Gap junction protein expression and cellularity: comparison of immature and adult equine digital tendons

Abstract

Injury to the energy-storing superficial digital flexor tendon is common in equine athletes and is age-related. Tenocytes in the superficial digital flexor tendon of adult horses appear to have limited ability to respond adaptively to exercise or prevent the accumulation of strain-induced microdamage. It has been suggested that conditioning exercise should be introduced during the growth period, when tenocytes may be more responsive to increased quantities or intensities of mechanical strain.
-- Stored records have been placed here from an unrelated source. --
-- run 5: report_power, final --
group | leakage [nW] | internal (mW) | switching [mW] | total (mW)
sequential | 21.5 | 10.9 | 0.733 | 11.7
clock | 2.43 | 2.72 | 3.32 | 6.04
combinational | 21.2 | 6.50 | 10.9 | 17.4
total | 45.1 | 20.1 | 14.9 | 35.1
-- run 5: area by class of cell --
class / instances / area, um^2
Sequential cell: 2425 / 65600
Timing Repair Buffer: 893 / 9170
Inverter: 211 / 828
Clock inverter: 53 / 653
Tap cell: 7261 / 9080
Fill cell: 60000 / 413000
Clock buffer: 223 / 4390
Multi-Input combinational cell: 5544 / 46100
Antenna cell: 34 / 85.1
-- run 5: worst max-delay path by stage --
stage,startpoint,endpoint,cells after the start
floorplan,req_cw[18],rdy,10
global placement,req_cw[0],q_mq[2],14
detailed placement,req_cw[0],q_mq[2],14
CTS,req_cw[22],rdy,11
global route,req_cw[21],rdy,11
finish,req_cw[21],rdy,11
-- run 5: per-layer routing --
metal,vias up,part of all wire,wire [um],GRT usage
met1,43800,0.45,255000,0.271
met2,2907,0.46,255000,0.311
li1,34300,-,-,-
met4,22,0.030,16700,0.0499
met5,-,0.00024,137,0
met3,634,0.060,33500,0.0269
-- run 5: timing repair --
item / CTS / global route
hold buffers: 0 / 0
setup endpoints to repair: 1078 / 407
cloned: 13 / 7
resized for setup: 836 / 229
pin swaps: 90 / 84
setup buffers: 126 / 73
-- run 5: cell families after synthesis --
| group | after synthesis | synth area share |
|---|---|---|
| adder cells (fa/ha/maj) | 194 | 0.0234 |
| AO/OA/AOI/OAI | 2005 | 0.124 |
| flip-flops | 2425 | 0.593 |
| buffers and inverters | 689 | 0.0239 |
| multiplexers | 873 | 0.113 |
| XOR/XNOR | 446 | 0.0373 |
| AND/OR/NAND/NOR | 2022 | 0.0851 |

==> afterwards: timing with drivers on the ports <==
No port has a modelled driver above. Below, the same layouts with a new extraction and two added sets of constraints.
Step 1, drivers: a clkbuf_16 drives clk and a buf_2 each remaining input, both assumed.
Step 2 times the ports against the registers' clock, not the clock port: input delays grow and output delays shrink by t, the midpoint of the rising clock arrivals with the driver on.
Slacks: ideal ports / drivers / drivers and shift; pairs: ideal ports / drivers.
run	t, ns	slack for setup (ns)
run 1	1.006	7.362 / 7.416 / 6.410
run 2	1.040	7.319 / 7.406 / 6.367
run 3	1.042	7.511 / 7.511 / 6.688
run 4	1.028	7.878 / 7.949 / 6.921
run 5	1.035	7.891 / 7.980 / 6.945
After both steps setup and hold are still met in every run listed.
This design comes from an exercise in tuning for small area, a short achievable clock period and few clock cycles on the open sky130 flow, not from production work.
Function was checked by simulation only, so behaviour that the tests miss may differ from the original.
Power is estimated from default activity; no workload was simulated.

--- flow/config.mk ---
export PLATFORM = sky130hd
export DESIGN_NAME = ncb
export DESIGN_NICKNAME = ncb
export VERILOG_FILES = /design/flow/design.v
export SDC_FILE = /design/flow/constraint.sdc
export NUM_CORES = 4
export LEC_CHECK = 0
export CAP_MARGIN = 20
export CORE_MARGIN = 2
export CORE_UTILIZATION = 25
export PLACE_DENSITY = 0.35
export SLEW_MARGIN = 20
--- flow/constraint.sdc ---
create_clock -name core_clock -period 10.0 [get_ports {clk}]
set_input_delay 2.0000 -clock core_clock [delete_from_list [all_inputs] [get_ports {clk}]]
set_output_delay 2.0000 -clock core_clock [all_outputs]
set_load 0.01 [all_outputs]
--- flow/design.v ---
module ncb (
    input  wire         clk,
    input  wire         rst,
    input  wire         cmd_valid,
    input  wire [31:0]  cmd_word,
    output wire         cmd_ready,
    input  wire [5:0]   host_addr,
    input  wire         host_we,
    input  wire [7:0]   host_wdata,
    output reg  [7:0]   host_rdata,
    output wire [7:0]   status,
    output wire         tr_valid,
    output wire [6:0]   tr_sa,
    output wire [4:0]   tr_wlen,
    output wire [127:0] tr_wdata,
    output wire [4:0]   tr_rlen,
    input  wire         tr_done,
    input  wire         tr_err,
    input  wire [127:0] tr_rdata
);
    localparam [7:0] OP_NOP       = 8'h00, OP_CLRST     = 8'h01,
                     OP_XWR       = 8'h10, OP_XRD       = 8'h11,
                     OP_XCMD      = 8'h12, OP_XRDRAW    = 8'h13,
                     OP_BCDDEC    = 8'h20, OP_BCDENC    = 8'h21,
                     OP_TIMEDEC   = 8'h30, OP_TIMEENC   = 8'h31,
                     OP_CLKDEC    = 8'h32, OP_CLKENC    = 8'h33,
                     OP_DATEDEC   = 8'h34, OP_DATEENC   = 8'h35,
                     OP_AL1ENC    = 8'h36, OP_AL2ENC    = 8'h37,
                     OP_ALENTEST  = 8'h38, OP_ALENABLE  = 8'h39,
                     OP_ALDISABLE = 8'h3A, OP_ALFIRED   = 8'h3B,
                     OP_CRCINIT   = 8'h40, OP_CRCBYTE   = 8'h41,
                     OP_CRC8      = 8'h42, OP_CRCVFY    = 8'h43,
                     OP_FRMPAIR   = 8'h44, OP_FRMSER    = 8'h45;
    localparam [2:0] E_NONE = 3'd0, E_BUS = 3'd1, E_CHK = 3'd2,
                     E_VAL = 3'd3, E_ILL = 3'd4;
    function [7:0] dec;                   
        input [7:0] x;
        dec = {1'b0, x[7:4], 3'd0} + {3'd0, x[7:4], 1'b0} + {4'd0, x[3:0]};
    endfunction
    function mal;
        input [7:0] x;
        mal = (x[7:4] > 4'd9) || (x[3:0] > 4'd9);
    endfunction
    function [7:0] enc;                   
        input [6:0] v;
        integer k;
        reg [14:0] s;
        begin
            s = {8'd0, v};
            for (k = 0; k < 7; k = k + 1) begin
                if (s[10:7] >= 4'd5) s[10:7] = s[10:7] + 4'd3;
                if (s[14:11] >= 4'd5) s[14:11] = s[14:11] + 4'd3;
                s = s << 1;
            end
            enc = s[14:7];
        end
    endfunction
    function [7:0] crc_step;
        input [7:0] c;
        input [7:0] x;
        integer k;
        reg [7:0] r;
        begin
            r = c ^ x;
            for (k = 0; k < 8; k = k + 1)
                r = r[7] ? ((r << 1) ^ 8'h31) : (r << 1);
            crc_step = r;
        end
    endfunction
    integer i;
    reg [7:0]  B [0:15];
    reg [7:0]  V [0:7];
    reg [15:0] W0, W1;
    reg [31:0] SN;
    reg [7:0]  CRC;
    reg [2:0]  st_err;
    reg        st_mal, st_flag, st_fv0, st_fv1, st_stk;
    reg        xfer, crun;                
    reg [6:0]  t_sa;
    reg [4:0]  t_wlen, t_rlen;
    reg [7:0]  t_b0, t_b1;
    reg [7:0]  c_acc;
    reg [3:0]  c_ptr;
    reg [4:0]  c_cnt;
    reg        c_vfy;
    wire idle = !xfer && !crun;
    assign cmd_ready = idle;
    assign status    = {st_stk, st_fv1, st_fv0, st_flag, st_mal, st_err};
    wire take = idle && cmd_valid;                  
    wire hwr  = idle && !cmd_valid && host_we;      
    wire [31:0] w    = cmd_word;
    wire [7:0]  op   = w[31:24];
    wire [4:0]  f_n  = w[4:0];
    wire [7:0]  f_p  = w[15:8];
    wire [3:0]  f_vr = w[11:8];
    wire [3:0]  f_br = w[3:0];
    reg        op_known;
    reg [23:0] op_mask;
    always @* begin
        op_known = 1'b1;
        op_mask  = 24'hFFFFFF;
        case (op)
            OP_NOP, OP_CLRST, OP_CRCINIT:              op_mask = 24'hFFFFFF;
            OP_XWR, OP_XRD:                            op_mask = 24'h8000E0;
            OP_XCMD:                                   op_mask = 24'h800000;
            OP_XRDRAW:                                 op_mask = 24'h80FFE0;
            OP_BCDDEC, OP_BCDENC:                      op_mask = 24'hFFF0F0;
            OP_TIMEDEC, OP_TIMEENC, OP_CLKDEC, OP_CLKENC,
            OP_DATEDEC, OP_DATEENC, OP_CRCBYTE,
            OP_FRMPAIR, OP_FRMSER:                     op_mask = 24'hFFFFF0;
            OP_AL1ENC, OP_AL2ENC, OP_ALENTEST, OP_ALENABLE,
            OP_ALDISABLE, OP_ALFIRED, OP_CRC8, OP_CRCVFY: op_mask = 24'hFF00F0;
            default:                                   op_known = 1'b0;
        endcase
    end
    wire legal = op_known && ((w[23:0] & op_mask) == 24'd0);
    wire is_clrst = op == OP_CLRST;
    wire is_xwr   = op == OP_XWR;
    wire is_xrd   = op == OP_XRD;
    wire is_xcmd  = op == OP_XCMD;
    wire is_xraw  = op == OP_XRDRAW;
    wire is_bdec  = op == OP_BCDDEC;
    wire is_benc  = op == OP_BCDENC;
    wire is_tdec  = op == OP_TIMEDEC;
    wire is_tenc  = op == OP_TIMEENC;
    wire is_cdec  = op == OP_CLKDEC;
    wire is_cenc  = op == OP_CLKENC;
    wire is_ddec  = op == OP_DATEDEC;
    wire is_denc  = op == OP_DATEENC;
    wire is_al1   = op == OP_AL1ENC;
    wire is_al2   = op == OP_AL2ENC;
    wire is_alt   = op == OP_ALENTEST;
    wire is_ale   = op == OP_ALENABLE;
    wire is_ald   = op == OP_ALDISABLE;
    wire is_alf   = op == OP_ALFIRED;
    wire is_cinit = op == OP_CRCINIT;
    wire is_cbyte = op == OP_CRCBYTE;
    wire is_crc8  = op == OP_CRC8;
    wire is_cvfy  = op == OP_CRCVFY;
    wire is_fpair = op == OP_FRMPAIR;
    wire is_fser  = op == OP_FRMSER;
    wire is_frm   = is_fpair || is_fser;
    wire [3:0] sh = crun ? c_ptr : f_br;
    reg [7:0] ry [0:13];
    reg [7:0] rz [0:9];
    reg [7:0] ru [0:7];
    reg [7:0] fb [0:6];
    always @* begin
        for (i = 0; i < 14; i = i + 1)
            if (i < 8) ry[i] = sh[3] ? B[i + 8] : B[i];
            else       ry[i] = B[i];
        for (i = 0; i < 10; i = i + 1) rz[i] = sh[2] ? ry[i + 4] : ry[i];
        for (i = 0; i < 8;  i = i + 1) ru[i] = sh[1] ? rz[i + 2] : rz[i];
        for (i = 0; i < 7;  i = i + 1) fb[i] = sh[0] ? ru[i + 1] : ru[i];
    end
    wire [7:0] d0 = dec(fb[0]);
    wire [7:0] d1 = dec(fb[1]);
    wire [7:0] d3 = dec(fb[3]);
    wire [7:0] d4 = dec(fb[4]);
    wire [7:0] d6 = dec(fb[6]);
    wire [7:0] d2m = dec(fb[2] & 8'h7F);
    wire [7:0] d5m = dec(fb[5] & 8'h7F);
    wire [7:0] hb  = fb[2];
    wire [1:0] hhi = hb[6] ? {1'b0, hb[4]} : hb[5:4];
    wire [7:0] d2h = {1'b0, hhi, 3'd0} + {3'd0, hhi, 1'b0} + {4'd0, hb[3:0]} +
                     ((hb[6] && hb[5]) ? 8'd12 : 8'd0);
    wire m0 = mal(fb[0]), m1 = mal(fb[1]), m3 = mal(fb[3]), m4 = mal(fb[4]),
         m6 = mal(fb[6]);
    wire m2 = fb[2][3:0] > 4'd9;            
    wire m5 = fb[5][3:0] > 4'd9;
    wire [7:0] vsel = V[f_vr[2:0]];
    wire [7:0] ev0 = enc({1'b0, V[0][5:0]});
    wire [7:0] ev1 = enc({1'b0, V[1][5:0]});
    wire [7:0] ev2 = enc({2'b0, V[2][4:0]});
    wire [7:0] ev3 = {5'd0, V[3][2:0]};
    wire [7:0] ev4 = enc({2'b0, V[4][4:0]});
    wire [7:0] ev5 = enc({3'b0, V[5][3:0]});
    wire [7:0] ev6 = enc(is_benc ? vsel[6:0] : V[6][6:0]);    
    wire sec_ok  = V[0] <= 8'd59;
    wire min_ok  = V[1] <= 8'd59;
    wire hour_ok = V[2] <= 8'd23;
    wire wday_ok = V[3] >= 8'd1 && V[3] <= 8'd7;
    wire date_ok = V[4] >= 8'd1 && V[4] <= 8'd31;
    wire mon_ok  = V[5] >= 8'd1 && V[5] <= 8'd12;
    wire year_ok = V[6] <= 8'd99;
    wire al1_mode_ok = (f_p == 8'h0F) || (f_p == 8'h0E) || (f_p == 8'h0C) ||
                       (f_p == 8'h08) || (f_p == 8'h00) || (f_p == 8'h10);
    wire al2_mode_ok = (f_p == 8'h07) || (f_p == 8'h06) || (f_p == 8'h04) ||
                       (f_p == 8'h00) || (f_p == 8'h10);
    wire day_ok = f_p[4] ? wday_ok : date_ok;
    wire [6:0] eday = f_p[4] ? (ev3[6:0] | 7'h40) : ev4[6:0];
    wire       p1   = (f_p == 8'd1);
    wire [7:0] sel  = p1 ? 8'h01 : 8'h02;
    wire [8:0] crc8_end   = {5'd0, f_br} + {1'b0, f_p};
    wire       crc8_bad   = (f_p > 8'd16) || (crc8_end > 9'd16);
    wire       crcvfy_bad = (f_p > 8'd15) || (crc8_end > 9'd15);
    wire [7:0] c_in = crun ? c_acc : (is_cbyte ? CRC : 8'hFF);
    wire [7:0] c1 = crc_step(c_in, fb[0]);
    wire [7:0] c2 = crc_step(c1, fb[1]);
    wire [7:0] f1 = crc_step(crc_step(8'hFF, fb[3]), fb[4]);
    wire ok0 = (c2 == fb[2]);
    wire ok1 = (f1 == fb[5]);
    wire [4:0] c_rem  = crun ? c_cnt : f_p[4:0];
    wire       c_last = (c_rem <= 5'd2);
    wire [7:0] c_res  = (c_rem == 5'd1) ? c1 : c2;
    wire [7:0] c_nx   = (c_rem == 5'd1) ? fb[1] : fb[2];
    reg bad;
    always @* begin
        bad = 1'b0;
        case (op)
            OP_XWR:      bad = f_n > 5'd15;
            OP_XRD, OP_XRDRAW: bad = (f_n == 5'd0) || (f_n > 5'd16);
            OP_BCDDEC:   bad = f_vr > 4'd7;
            OP_BCDENC:   bad = f_vr > 4'd7 || vsel > 8'd99;
            OP_TIMEDEC:  bad = f_br > 4'd9;
            OP_TIMEENC:  bad = f_br > 4'd9 || !(sec_ok && min_ok && hour_ok && wday_ok &&
                                                date_ok && mon_ok && year_ok);
            OP_CLKDEC:   bad = f_br > 4'd13;
            OP_CLKENC:   bad = f_br > 4'd13 || !(sec_ok && min_ok && hour_ok);
            OP_DATEDEC:  bad = f_br > 4'd12;
            OP_DATEENC:  bad = f_br > 4'd12 || !(wday_ok && date_ok && mon_ok && year_ok);
            OP_AL1ENC:   bad = f_br > 4'd12 || !al1_mode_ok ||
                               !(sec_ok && min_ok && hour_ok && day_ok);
            OP_AL2ENC:   bad = f_br > 4'd13 || !al2_mode_ok || !(min_ok && hour_ok && day_ok);
            OP_CRC8:     bad = crc8_bad;
            OP_CRCVFY:   bad = crcvfy_bad;
            OP_FRMPAIR, OP_FRMSER: bad = f_br > 4'd10;
            default:     bad = 1'b0;
        endcase
    end
    wire go = legal && !bad;                        
    wire chk_err = is_frm && !(ok0 && ok1);
    wire [2:0] c_err = !legal ? E_ILL : bad ? E_VAL : chk_err ? E_CHK : E_NONE;
    wire x_go   = go && (is_xwr || is_xrd || is_xcmd || is_xraw);
    wire cr_go  = go && (is_crc8 || is_cvfy) && (f_p != 8'd0);
    reg [7:0] fe [0:6];
    reg [2:0] flen;
    always @* begin
        for (i = 0; i < 7; i = i + 1) fe[i] = 8'd0;
        flen = 3'd0;
        if (is_tenc || is_cenc) begin
            fe[0] = ev0; fe[1] = ev1; fe[2] = ev2;
        end else if (is_denc) begin
            fe[0] = ev3; fe[1] = ev4; fe[2] = ev5; fe[3] = ev6;
        end else if (is_al1) begin
            fe[0] = {f_p[0], ev0[6:0]}; fe[1] = {f_p[1], ev1[6:0]};
            fe[2] = {f_p[2], ev2[6:0]}; fe[3] = {f_p[3], eday};
        end else if (is_al2) begin
            fe[0] = {f_p[0], ev1[6:0]}; fe[1] = {f_p[1], ev2[6:0]};
            fe[2] = {f_p[2], eday};
        end else if (is_benc) begin
            fe[0] = ev6;
        end else if (is_ale) begin
            fe[0] = fb[0] | (p1 ? 8'h05 : 8'h02);
        end else begin
            fe[0] = fb[0] & ~sel;
        end
        if (is_tenc) begin
            fe[3] = ev3; fe[4] = ev4; fe[5] = ev5; fe[6] = ev6;
        end
        if (is_tenc)                  flen = 3'd7;
        else if (is_denc || is_al1)   flen = 3'd4;
        else if (is_cenc || is_al2)   flen = 3'd3;
        else if (is_benc || is_ale || is_ald || is_alf) flen = 3'd1;
    end
    wire fw = take && go && (flen != 3'd0);
    reg [7:0] g1 [0:7];
    reg [7:0] g2 [0:9];
    reg [7:0] g3 [0:13];
    reg [7:0] g4 [0:15];
    always @* begin
        for (i = 0; i < 8; i = i + 1)
            if (i == 0)      g1[i] = fe[0];
            else if (i == 7) g1[i] = fe[6];
            else             g1[i] = f_br[0] ? fe[i - 1] : fe[i];
        for (i = 0; i < 10; i = i + 1)
            if (i < 2)       g2[i] = g1[i];
            else if (i >= 8) g2[i] = g1[i - 2];
            else             g2[i] = f_br[1] ? g1[i - 2] : g1[i];
        for (i = 0; i < 14; i = i + 1)
            if (i < 4)        g3[i] = g2[i];
            else if (i >= 10) g3[i] = g2[i - 4];
            else              g3[i] = f_br[2] ? g2[i - 4] : g2[i];
        for (i = 0; i < 16; i = i + 1)
            if (i < 8)        g4[i] = g3[i];
            else if (i >= 14) g4[i] = g3[i - 8];
            else              g4[i] = f_br[3] ? g3[i - 8] : g3[i];
    end
    wire [4:0] fend = {1'b0, f_br} + {2'b0, flen};
    reg [15:0] fw_en;
    always @* begin
        for (i = 0; i < 16; i = i + 1)
            fw_en[i] = fw && (i[4:0] >= {1'b0, f_br}) && (i[4:0] < fend);
    end
    assign tr_valid = xfer;
    assign tr_sa    = t_sa;
    assign tr_wlen  = t_wlen;
    assign tr_rlen  = t_rlen;
    assign tr_wdata = {B[14], B[13], B[12], B[11], B[10], B[9], B[8], B[7],
                       B[6], B[5], B[4], B[3], B[2], B[1], t_b1, t_b0};
    wire rd_ok = xfer && tr_done && !tr_err;
    always @* begin
        host_rdata = 8'h00;
        if (host_addr < 6'h10)       host_rdata = B[host_addr[3:0]];
        else if (host_addr < 6'h18)  host_rdata = V[host_addr[2:0]];
        else case (host_addr)
            6'h18: host_rdata = W0[15:8];
            6'h19: host_rdata = W0[7:0];
            6'h1A: host_rdata = W1[15:8];
            6'h1B: host_rdata = W1[7:0];
            6'h1C: host_rdata = SN[31:24];
            6'h1D: host_rdata = SN[23:16];
            6'h1E: host_rdata = SN[15:8];
            6'h1F: host_rdata = SN[7:0];
            6'h20: host_rdata = CRC;
            6'h21: host_rdata = status;
            default: host_rdata = 8'h00;
        endcase
    end
    wire tdec_go = take && go && is_tdec;
    wire cdec_go = take && go && is_cdec;
    wire ddec_go = take && go && is_ddec;
    wire bdec_go = take && go && is_bdec;
    always @(posedge clk) begin
        if (rst) begin
            for (i = 0; i < 16; i = i + 1) B[i] <= 8'h00;
            for (i = 0; i < 8;  i = i + 1) V[i] <= 8'h00;
            W0 <= 16'h0000;  W1 <= 16'h0000;  SN <= 32'h0;  CRC <= 8'hFF;
            st_err <= 3'd0; st_mal <= 1'b0; st_flag <= 1'b0;
            st_fv0 <= 1'b0; st_fv1 <= 1'b0; st_stk <= 1'b0;
            xfer <= 1'b0; crun <= 1'b0;
        end else begin
            for (i = 0; i < 16; i = i + 1) begin
                if (hwr && host_addr == i)            B[i] <= host_wdata;
                else if (rd_ok && i < t_rlen)         B[i] <= tr_rdata[8*i +: 8];
                else if (fw_en[i])                    B[i] <= g4[i];
            end
            if (hwr && host_addr[5:3] == 3'b010) V[host_addr[2:0]] <= host_wdata;
            if (tdec_go || cdec_go) begin
                V[0] <= d0; V[1] <= d1; V[2] <= d2h;
            end
            if (tdec_go) begin
                V[3] <= d3; V[4] <= d4; V[5] <= d5m; V[6] <= d6;
            end
            if (ddec_go) begin
                V[3] <= d0; V[4] <= d1; V[5] <= d2m; V[6] <= d3;
            end
            if (bdec_go) V[f_vr[2:0]] <= d0;
            if (hwr && host_addr == 6'h20) CRC <= host_wdata;
            if (take && legal && is_cinit) CRC <= 8'hFF;
            if (take && legal && is_cbyte) CRC <= c1;
            if (take && go && (is_crc8 || is_cvfy)) begin
                if (f_p == 8'd0) CRC <= 8'hFF;
                else if (c_last) CRC <= c_res;
            end
            if (crun && c_last) CRC <= c_res;
            if (take && go && is_fpair && ok0) W0 <= {fb[0], fb[1]};
            if (take && go && is_fpair && ok1) W1 <= {fb[3], fb[4]};
            if (take && go && is_fser && ok0 && ok1) SN <= {fb[0], fb[1], fb[3], fb[4]};
            if (take) begin
                st_err <= c_err;
                st_mal <= go && ((is_tdec && (m0 | m1 | m2 | m3 | m4 | m5 | m6)) ||
                                 (is_cdec && (m0 | m1 | m2)) ||
                                 (is_ddec && (m0 | m1 | m2 | m3)) ||
                                 (is_bdec && m0));
                if (c_err != E_NONE) st_stk <= 1'b1;
                else if (is_clrst)   st_stk <= 1'b0;
                if (go && is_frm) begin
                    st_fv0 <= ok0;
                    st_fv1 <= ok1;
                end
                if (go && is_alt) st_flag <= fb[0][2] && ((fb[0] & sel) != 8'd0);
                if (go && is_alf) st_flag <= (fb[0] & sel) != 8'd0;
                if (go && is_cvfy) begin
                    if (f_p == 8'd0)  st_flag <= (fb[0] == 8'hFF);
                    else if (c_last)  st_flag <= (c_res == c_nx);
                end
            end
            if (crun && c_last && c_vfy) st_flag <= (c_res == c_nx);
            if (xfer && tr_done && tr_err) begin
                st_err <= E_BUS;
                st_stk <= 1'b1;
            end
            if (take && x_go) xfer <= 1'b1;
            if (xfer && tr_done) xfer <= 1'b0;
            if (take && cr_go && !c_last) crun <= 1'b1;
            if (crun && c_last) crun <= 1'b0;
        end
        if (take) begin
            t_sa   <= w[22:16];
            t_wlen <= is_xwr ? f_n + 5'd1 : is_xrd ? 5'd1 : is_xcmd ? 5'd2 : 5'd0;
            t_rlen <= (is_xrd || is_xraw) ? f_n : 5'd0;
            t_b0   <= w[15:8];
            t_b1   <= is_xcmd ? w[7:0] : B[0];
            c_vfy  <= is_cvfy;
        end
        if (take || crun) begin
            c_acc <= c2;
            c_ptr <= sh + 4'd2;
            c_cnt <= c_rem - 5'd2;
        end
    end
endmodule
Tenocytes are linked into networks by gap junctions that allow coordination of synthetic activity and facilitate strain-induced collagen synthesis. We hypothesised that there are reductions in cellular expression of the gap junction proteins connexin (Cx) 43 and 32 during maturation and ageing of the superficial digital flexor tendon that do not occur in the non-injury-prone common digital extensor tendon. Cryosections from the superficial digital flexor tendon and common digital extensor tendon of 5 fetuses, 5 foals (1-6 months), 5 young adults (2-7 years) and 5 old horses (18-33 years) were immunofluorescently labelled and quantitative confocal laser microscopy was performed. Expression of Cx43 and Cx32 protein per tenocyte was significantly higher in the fetal group compared with all other age groups in both tendons. The density of tenocytes was found to be highest in immature tissue. Higher levels of cellularity and connexin protein expression in immature tendons are likely to relate to requirements for tissue remodelling and growth. However, if further studies demonstrate that this correlates with greater gap junctional communication efficiency and synthetic responsiveness to mechanical strain in immature compared with adult tendons, it could support the concept of early introduction of controlled exercise as a means of increasing resistance to later injury.

Fig. 1

Tenocyte density (expressed as number per mm²) in the SDFT and CDET from each age group. Asterisk indicates a significant difference compared to the CDET. Error bars are indicated as ±SEM. SDFT, superficial digital flexor tendon; CDET, common digital extensor tendon.

Fig. 2

Western blots showing bands for Cx43 (43 kDa, black arrow, plus a band usually identified at 47kDa indicating different states of phosphorylation, blue arrow) and (b) Cx32 (27 kDa, black arrow). Cx32, connexin 32; Cx43, connexin 43.

Fig. 3

Longitudinal cryosections from the SDFT and CDET immunolabelled with Cx32 (green plaques) from a fetus, foal and an old horse. Tenocyte nuclei counterstained with propidium iodide (red). Bar = 80 µm.

Fig. 4

Longitudinal cryosections from the SDFT and CDET immunolabelled with Cx43 (green plaques) from a fetus, foal and an old horse. Tenocyte nuclei counterstained with propidium iodide (red). Bar = 80 µm.

Fig. 5

High magnification of longitudinal cryosections from a fetus. SDFT and CDET immunolabelled with Cx32 and Cx43. Tenocyte nuclei counterstained with propidium iodide. Bar = 15 µm.

Fig. 6

(a) Total area of Cx32 and Cx43 plaques per tenocyte (expressed per µm²) in the SDFT and CDET from each age group. Asterisk indicates a significant difference compared with all other age groups. The mean area of Cx plaques per tenocyte was significantly higher in the fetal group than in any other group for both Cx43 and Cx32, but did not differ between the SDFT and CDET. Error bars are indicated as ±SEM. (b) Cx32 and Cx43 plaque number per tenocyte (expressed per mm²) in the SDFT and CDET from each age group. Double asterisk indicates a significant difference compared with all other age groups. The number of Cx plaques was significantly higher in the fetal group than in any other group for both Cx43 and Cx32, but did not differ between tendons.